(SUPPLIED MATERIAL Opens)
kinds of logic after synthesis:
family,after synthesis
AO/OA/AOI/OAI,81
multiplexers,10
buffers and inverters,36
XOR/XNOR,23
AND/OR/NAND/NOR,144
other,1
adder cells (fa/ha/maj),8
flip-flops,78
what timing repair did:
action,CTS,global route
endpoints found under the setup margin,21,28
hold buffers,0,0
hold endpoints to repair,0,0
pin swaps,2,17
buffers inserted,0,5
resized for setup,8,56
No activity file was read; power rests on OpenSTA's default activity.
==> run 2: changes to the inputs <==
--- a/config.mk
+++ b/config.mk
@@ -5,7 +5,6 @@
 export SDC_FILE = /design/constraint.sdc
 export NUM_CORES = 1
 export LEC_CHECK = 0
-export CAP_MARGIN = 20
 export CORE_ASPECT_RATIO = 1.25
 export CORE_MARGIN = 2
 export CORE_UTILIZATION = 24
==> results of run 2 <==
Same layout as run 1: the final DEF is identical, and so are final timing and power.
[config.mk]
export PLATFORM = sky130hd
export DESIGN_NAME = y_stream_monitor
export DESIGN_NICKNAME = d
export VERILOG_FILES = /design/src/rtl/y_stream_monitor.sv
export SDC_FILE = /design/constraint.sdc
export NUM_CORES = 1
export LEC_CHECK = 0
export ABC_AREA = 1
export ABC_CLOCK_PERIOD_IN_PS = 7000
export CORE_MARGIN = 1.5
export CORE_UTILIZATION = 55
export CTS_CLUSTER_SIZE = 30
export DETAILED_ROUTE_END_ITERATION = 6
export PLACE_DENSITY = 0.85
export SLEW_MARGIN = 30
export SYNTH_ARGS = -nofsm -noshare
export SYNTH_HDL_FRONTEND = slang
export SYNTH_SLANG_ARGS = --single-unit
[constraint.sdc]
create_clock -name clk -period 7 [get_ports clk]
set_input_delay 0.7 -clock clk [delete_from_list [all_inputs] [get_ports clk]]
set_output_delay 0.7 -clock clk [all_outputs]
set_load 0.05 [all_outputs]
(SUPPLIED MATERIAL Closes)
(SUPPLIED MATERIAL Opens)
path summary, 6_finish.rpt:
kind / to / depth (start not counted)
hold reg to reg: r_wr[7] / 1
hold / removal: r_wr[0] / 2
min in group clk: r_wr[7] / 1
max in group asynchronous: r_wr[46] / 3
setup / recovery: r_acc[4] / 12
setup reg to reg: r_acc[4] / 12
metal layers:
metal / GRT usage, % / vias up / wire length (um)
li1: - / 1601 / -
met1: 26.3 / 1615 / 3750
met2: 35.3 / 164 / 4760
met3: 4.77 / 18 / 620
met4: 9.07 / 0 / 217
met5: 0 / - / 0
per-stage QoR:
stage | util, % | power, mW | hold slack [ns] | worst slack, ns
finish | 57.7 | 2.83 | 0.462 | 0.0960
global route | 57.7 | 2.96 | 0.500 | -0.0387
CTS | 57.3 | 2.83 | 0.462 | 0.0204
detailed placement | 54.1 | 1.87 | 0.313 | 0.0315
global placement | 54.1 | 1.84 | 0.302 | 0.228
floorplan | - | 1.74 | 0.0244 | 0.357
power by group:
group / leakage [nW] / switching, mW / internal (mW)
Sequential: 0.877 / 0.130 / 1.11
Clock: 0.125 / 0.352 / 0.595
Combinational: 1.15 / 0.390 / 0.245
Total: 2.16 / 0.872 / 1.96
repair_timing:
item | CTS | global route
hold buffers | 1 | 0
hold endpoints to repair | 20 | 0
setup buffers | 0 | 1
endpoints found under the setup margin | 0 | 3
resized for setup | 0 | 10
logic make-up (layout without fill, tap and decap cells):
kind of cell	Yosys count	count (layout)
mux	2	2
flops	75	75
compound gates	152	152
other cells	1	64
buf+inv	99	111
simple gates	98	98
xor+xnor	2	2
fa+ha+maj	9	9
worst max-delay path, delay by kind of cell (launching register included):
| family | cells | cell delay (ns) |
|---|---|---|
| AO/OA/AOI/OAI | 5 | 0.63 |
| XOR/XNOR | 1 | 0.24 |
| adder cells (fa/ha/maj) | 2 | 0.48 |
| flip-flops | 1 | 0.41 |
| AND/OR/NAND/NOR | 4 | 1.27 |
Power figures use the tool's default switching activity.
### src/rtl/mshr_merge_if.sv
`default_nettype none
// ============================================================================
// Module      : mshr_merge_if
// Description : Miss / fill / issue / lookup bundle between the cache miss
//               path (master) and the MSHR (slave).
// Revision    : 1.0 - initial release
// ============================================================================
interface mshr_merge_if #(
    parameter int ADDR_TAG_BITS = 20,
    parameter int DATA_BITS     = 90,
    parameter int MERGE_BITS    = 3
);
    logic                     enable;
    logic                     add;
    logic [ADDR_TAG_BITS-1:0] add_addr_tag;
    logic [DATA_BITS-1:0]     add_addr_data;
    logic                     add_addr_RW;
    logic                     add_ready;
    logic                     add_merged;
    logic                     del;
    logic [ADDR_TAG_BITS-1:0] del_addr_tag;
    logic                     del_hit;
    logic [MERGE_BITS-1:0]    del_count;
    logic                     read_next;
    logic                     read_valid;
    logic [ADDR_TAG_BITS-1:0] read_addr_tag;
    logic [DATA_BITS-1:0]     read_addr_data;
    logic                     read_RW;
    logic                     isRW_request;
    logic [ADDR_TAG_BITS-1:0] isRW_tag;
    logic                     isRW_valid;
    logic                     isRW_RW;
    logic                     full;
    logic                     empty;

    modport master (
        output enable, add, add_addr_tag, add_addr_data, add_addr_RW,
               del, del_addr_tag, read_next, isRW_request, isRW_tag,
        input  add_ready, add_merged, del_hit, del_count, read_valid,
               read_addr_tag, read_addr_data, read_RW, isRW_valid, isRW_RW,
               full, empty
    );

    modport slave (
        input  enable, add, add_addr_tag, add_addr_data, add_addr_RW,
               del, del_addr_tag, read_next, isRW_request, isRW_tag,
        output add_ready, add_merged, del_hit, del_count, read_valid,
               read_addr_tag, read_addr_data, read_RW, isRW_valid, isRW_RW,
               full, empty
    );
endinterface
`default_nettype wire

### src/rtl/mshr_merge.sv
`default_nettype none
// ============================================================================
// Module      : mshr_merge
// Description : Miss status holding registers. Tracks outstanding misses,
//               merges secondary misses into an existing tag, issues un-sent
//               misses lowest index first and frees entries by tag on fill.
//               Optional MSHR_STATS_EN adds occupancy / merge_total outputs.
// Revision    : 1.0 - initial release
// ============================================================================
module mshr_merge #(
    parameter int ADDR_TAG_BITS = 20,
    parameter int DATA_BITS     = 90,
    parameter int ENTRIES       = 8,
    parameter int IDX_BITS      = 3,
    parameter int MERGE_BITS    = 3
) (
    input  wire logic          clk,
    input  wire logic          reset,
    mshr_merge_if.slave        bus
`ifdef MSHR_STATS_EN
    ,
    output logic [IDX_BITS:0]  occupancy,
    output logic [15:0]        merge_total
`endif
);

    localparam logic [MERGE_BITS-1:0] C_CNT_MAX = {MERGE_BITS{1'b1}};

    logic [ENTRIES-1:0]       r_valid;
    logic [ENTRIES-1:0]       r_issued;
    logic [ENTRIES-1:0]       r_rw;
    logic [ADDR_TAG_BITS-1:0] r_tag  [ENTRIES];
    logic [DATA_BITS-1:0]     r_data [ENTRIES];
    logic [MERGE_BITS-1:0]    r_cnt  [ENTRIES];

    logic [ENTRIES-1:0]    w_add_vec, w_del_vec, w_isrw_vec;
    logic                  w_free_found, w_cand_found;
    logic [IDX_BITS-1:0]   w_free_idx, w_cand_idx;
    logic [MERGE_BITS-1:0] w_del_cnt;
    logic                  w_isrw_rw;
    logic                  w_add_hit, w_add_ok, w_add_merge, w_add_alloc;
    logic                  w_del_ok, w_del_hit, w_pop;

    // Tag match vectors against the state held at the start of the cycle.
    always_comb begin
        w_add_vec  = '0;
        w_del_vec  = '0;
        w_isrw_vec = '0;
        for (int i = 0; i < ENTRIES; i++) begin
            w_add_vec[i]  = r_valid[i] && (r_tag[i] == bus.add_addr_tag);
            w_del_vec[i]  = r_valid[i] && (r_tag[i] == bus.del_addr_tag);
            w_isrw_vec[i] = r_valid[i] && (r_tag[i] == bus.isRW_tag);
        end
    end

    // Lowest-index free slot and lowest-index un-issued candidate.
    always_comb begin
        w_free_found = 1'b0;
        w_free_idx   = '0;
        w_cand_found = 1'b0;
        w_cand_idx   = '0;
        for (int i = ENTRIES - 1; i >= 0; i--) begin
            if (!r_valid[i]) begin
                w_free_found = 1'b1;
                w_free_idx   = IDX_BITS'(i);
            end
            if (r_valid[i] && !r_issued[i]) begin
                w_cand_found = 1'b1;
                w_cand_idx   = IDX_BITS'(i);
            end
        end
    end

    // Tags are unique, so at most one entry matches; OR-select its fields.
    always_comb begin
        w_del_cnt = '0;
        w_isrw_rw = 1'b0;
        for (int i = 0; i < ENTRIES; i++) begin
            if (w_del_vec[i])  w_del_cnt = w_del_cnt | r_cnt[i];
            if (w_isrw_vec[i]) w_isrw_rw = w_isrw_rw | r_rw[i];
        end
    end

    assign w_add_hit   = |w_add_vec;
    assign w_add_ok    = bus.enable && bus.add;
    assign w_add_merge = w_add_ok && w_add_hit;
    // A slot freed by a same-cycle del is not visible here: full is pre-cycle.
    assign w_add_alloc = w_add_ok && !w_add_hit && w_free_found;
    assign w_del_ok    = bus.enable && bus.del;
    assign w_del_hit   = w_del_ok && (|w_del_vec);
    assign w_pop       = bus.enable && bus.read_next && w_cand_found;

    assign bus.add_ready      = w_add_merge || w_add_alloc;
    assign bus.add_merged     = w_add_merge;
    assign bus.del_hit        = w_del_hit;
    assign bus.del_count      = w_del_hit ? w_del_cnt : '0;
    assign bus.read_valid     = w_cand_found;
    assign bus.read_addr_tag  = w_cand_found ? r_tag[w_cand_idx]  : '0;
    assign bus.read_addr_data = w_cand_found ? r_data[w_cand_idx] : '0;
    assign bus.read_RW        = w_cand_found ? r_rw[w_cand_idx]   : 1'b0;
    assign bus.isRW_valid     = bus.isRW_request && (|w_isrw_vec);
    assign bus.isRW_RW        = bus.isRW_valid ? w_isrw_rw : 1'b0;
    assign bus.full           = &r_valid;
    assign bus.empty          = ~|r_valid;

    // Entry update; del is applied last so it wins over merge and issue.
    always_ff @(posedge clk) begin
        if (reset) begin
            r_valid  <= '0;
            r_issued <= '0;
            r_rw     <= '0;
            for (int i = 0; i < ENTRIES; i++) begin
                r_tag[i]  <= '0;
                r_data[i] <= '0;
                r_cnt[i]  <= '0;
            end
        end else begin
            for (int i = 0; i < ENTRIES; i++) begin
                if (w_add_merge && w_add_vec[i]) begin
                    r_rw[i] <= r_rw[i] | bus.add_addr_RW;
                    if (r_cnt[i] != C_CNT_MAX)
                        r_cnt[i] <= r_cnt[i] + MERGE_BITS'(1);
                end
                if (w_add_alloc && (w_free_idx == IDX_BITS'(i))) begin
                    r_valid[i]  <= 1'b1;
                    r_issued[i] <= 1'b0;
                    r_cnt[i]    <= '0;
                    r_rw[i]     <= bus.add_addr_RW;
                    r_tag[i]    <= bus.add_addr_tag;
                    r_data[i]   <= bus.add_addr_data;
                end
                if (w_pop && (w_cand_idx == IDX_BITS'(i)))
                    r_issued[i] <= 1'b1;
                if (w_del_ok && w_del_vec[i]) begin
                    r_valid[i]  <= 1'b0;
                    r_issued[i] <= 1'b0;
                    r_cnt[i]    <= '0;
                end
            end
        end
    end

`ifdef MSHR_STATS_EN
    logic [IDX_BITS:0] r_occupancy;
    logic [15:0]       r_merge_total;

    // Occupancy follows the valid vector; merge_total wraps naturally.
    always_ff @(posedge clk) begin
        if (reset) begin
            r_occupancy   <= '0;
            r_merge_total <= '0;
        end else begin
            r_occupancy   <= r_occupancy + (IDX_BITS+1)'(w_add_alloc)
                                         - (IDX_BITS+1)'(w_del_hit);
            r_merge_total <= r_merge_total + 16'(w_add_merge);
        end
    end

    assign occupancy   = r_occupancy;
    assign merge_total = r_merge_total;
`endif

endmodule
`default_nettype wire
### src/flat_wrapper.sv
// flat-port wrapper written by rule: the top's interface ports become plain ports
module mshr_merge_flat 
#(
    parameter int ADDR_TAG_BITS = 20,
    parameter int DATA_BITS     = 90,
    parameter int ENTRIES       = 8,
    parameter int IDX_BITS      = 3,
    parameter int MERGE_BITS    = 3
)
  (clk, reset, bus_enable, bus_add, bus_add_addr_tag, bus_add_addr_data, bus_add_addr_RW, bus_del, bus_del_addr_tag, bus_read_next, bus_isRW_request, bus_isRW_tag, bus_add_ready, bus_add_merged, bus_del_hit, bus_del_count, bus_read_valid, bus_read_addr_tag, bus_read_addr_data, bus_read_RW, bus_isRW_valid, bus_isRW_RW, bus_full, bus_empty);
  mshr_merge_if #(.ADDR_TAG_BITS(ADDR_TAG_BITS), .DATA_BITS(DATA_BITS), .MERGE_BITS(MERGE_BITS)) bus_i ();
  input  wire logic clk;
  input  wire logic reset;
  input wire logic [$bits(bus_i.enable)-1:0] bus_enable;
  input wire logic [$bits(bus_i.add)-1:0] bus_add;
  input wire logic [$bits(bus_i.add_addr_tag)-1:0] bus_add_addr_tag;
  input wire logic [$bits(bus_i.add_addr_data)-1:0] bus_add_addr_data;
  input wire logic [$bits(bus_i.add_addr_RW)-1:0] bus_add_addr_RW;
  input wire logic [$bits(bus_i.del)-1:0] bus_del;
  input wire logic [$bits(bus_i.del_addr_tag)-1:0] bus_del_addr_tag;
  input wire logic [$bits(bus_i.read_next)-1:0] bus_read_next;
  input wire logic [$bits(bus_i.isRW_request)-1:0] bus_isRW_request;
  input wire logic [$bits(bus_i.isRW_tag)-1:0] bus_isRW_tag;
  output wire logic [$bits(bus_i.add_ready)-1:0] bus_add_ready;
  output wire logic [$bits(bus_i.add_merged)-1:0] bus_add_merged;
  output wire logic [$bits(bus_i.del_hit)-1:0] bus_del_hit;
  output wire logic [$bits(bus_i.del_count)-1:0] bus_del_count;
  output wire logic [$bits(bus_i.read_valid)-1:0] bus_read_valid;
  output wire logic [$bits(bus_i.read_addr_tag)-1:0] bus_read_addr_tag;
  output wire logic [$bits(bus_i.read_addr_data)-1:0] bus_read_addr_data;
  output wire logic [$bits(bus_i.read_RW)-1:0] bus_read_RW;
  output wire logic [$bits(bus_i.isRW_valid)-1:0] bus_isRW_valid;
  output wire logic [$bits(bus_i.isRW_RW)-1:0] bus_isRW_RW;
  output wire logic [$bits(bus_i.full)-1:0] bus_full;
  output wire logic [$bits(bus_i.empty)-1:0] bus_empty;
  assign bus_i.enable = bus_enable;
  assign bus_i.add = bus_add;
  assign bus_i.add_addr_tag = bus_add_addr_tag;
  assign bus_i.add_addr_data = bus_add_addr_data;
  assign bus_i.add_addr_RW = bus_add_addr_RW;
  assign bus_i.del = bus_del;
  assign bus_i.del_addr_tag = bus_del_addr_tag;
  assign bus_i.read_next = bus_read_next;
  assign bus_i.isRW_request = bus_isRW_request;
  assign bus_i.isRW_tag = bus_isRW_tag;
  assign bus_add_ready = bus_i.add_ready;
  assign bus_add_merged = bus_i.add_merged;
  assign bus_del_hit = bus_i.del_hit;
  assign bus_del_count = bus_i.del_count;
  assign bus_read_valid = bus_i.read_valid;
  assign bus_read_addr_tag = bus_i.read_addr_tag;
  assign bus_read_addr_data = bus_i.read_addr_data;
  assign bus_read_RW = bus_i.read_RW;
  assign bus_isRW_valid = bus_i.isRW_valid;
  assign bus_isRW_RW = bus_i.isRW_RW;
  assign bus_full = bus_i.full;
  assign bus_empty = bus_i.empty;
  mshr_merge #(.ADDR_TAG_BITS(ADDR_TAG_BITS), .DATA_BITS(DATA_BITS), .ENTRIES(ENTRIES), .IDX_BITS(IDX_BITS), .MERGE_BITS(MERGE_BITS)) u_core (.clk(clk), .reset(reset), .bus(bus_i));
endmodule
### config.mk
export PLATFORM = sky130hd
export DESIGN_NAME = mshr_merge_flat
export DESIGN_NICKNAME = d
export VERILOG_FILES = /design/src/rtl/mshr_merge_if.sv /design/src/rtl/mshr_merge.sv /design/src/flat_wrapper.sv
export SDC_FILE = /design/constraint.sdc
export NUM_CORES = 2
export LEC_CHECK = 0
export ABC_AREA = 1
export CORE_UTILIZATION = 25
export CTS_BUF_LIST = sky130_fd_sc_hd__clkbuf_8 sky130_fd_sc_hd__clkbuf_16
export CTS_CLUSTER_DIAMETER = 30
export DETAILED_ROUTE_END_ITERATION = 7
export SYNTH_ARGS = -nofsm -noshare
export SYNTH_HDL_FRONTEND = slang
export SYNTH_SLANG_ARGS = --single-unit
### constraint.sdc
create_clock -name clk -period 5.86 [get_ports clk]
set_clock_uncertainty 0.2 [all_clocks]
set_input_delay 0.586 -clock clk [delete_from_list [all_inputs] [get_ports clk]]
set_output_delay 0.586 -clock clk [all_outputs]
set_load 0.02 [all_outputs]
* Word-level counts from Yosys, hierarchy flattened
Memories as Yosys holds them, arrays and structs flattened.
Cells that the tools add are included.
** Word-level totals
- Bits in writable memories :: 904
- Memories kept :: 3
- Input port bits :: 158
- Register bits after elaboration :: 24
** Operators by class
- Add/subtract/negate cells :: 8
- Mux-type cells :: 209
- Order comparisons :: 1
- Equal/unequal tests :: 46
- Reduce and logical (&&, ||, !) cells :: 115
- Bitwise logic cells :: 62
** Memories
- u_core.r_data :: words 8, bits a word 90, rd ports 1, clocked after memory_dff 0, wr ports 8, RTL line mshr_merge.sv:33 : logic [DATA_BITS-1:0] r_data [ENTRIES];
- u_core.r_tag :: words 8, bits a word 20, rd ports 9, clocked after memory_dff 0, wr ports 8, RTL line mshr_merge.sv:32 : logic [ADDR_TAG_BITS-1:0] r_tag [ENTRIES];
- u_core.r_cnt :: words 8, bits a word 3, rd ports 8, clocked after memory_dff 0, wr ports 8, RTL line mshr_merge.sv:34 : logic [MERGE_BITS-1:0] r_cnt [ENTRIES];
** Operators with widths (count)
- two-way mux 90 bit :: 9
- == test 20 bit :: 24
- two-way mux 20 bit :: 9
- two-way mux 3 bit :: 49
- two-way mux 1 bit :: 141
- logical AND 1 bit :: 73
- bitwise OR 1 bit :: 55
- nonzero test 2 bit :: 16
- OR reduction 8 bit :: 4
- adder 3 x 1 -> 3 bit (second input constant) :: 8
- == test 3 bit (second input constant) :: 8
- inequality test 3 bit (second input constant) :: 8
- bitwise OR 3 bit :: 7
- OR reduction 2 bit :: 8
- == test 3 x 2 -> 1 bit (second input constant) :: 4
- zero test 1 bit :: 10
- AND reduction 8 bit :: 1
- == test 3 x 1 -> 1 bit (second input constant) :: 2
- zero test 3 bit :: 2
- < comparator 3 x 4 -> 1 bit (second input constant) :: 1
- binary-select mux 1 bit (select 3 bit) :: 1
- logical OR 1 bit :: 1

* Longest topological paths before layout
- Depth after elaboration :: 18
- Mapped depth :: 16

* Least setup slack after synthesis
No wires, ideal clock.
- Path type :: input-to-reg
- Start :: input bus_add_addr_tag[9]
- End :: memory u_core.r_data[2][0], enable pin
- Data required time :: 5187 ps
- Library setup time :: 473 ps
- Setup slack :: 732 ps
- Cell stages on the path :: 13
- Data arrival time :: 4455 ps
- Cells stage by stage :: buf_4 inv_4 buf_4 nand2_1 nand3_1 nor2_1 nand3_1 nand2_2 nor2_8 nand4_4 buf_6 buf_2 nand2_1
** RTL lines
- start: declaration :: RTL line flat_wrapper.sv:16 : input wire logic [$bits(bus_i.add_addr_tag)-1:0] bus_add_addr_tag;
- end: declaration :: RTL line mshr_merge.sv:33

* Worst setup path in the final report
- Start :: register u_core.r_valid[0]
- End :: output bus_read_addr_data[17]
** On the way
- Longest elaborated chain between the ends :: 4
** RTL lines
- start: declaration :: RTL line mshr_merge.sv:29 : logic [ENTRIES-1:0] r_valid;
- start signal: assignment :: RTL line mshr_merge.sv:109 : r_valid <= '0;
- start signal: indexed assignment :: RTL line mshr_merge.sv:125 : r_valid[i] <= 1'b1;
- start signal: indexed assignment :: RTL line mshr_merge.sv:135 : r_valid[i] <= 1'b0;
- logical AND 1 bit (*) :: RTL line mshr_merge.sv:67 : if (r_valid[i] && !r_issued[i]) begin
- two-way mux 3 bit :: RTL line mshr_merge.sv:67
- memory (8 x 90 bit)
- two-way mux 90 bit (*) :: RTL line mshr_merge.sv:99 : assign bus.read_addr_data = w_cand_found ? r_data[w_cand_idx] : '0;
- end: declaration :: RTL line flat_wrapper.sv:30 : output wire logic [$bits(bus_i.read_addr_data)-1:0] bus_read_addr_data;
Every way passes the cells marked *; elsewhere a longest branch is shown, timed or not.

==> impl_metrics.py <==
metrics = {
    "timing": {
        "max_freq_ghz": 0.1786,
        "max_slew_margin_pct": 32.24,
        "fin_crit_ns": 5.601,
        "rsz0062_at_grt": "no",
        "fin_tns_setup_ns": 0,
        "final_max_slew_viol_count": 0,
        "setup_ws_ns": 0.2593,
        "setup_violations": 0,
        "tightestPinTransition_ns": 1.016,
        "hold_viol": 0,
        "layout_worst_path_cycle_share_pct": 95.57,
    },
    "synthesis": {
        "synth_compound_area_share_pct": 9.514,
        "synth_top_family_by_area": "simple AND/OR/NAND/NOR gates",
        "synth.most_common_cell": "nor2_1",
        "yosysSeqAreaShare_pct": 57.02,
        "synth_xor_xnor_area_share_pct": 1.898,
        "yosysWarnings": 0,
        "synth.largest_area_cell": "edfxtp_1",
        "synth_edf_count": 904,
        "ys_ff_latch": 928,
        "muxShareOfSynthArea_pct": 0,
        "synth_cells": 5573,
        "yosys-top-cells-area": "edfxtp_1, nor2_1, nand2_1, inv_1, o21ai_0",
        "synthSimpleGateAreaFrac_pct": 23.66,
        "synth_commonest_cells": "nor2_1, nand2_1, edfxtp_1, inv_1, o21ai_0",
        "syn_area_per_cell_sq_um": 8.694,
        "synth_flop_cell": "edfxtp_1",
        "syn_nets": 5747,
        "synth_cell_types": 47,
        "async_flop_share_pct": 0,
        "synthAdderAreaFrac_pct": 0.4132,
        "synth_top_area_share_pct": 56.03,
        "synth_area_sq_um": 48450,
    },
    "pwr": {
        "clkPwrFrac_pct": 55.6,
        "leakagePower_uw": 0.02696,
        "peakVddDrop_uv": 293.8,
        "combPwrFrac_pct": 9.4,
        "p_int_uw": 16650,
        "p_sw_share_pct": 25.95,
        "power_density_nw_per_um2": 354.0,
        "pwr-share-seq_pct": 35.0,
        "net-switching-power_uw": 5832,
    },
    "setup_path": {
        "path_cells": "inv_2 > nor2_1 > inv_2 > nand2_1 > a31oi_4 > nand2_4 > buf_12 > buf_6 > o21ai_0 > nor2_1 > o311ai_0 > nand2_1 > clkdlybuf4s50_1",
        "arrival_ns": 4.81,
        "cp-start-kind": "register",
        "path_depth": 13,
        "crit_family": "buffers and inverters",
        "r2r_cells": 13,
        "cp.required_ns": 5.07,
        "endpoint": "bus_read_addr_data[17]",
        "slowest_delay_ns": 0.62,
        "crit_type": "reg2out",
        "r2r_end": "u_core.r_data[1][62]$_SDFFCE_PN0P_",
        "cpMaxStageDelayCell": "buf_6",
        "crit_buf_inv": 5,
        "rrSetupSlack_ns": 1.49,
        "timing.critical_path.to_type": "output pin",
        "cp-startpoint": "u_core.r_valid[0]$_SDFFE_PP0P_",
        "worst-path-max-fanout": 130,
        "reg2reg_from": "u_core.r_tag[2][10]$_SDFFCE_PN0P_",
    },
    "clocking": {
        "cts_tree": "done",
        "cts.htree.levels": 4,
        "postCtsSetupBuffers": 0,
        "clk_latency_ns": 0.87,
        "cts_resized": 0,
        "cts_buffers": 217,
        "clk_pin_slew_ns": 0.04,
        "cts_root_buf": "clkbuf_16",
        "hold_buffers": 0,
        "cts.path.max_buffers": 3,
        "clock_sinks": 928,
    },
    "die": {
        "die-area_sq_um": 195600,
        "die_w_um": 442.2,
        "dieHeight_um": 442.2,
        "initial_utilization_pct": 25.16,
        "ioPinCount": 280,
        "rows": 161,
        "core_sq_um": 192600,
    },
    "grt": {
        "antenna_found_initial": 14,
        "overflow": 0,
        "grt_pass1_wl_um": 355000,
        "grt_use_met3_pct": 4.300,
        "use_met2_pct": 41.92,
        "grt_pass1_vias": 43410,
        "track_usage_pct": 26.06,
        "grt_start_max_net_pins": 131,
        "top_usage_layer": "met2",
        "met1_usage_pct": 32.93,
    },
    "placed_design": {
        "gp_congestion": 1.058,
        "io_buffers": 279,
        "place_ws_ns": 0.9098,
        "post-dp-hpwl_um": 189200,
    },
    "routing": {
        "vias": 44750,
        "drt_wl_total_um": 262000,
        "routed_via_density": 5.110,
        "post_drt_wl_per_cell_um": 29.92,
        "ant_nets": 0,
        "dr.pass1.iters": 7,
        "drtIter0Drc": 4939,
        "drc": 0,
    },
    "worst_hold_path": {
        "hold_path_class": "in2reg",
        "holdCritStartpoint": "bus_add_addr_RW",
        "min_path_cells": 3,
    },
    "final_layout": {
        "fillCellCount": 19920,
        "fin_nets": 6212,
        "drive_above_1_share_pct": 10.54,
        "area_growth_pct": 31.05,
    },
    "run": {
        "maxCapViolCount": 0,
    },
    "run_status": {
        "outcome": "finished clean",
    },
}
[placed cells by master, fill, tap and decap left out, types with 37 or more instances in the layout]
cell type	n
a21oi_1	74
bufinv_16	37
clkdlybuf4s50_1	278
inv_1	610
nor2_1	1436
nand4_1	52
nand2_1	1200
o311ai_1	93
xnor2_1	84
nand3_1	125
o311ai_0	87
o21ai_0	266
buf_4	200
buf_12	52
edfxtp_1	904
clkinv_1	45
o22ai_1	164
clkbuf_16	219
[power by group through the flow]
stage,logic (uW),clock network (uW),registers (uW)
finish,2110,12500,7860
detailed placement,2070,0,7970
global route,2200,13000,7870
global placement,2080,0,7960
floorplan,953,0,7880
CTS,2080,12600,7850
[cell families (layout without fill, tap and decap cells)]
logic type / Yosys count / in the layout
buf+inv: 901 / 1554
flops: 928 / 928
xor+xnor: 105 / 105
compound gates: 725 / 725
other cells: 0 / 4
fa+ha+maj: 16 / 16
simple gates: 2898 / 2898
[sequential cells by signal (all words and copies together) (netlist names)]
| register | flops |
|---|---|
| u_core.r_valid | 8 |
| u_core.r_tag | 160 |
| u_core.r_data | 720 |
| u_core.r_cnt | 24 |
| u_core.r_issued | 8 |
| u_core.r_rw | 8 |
(SUPPLIED MATERIAL Closes)
EXERCISE DESCRIPTION: Search the data above for the word "under". Copy each line it is in.

WRITTEN REPLY:
endpoints found under the setup margin,21,28
endpoints found under the setup margin | 0 | 3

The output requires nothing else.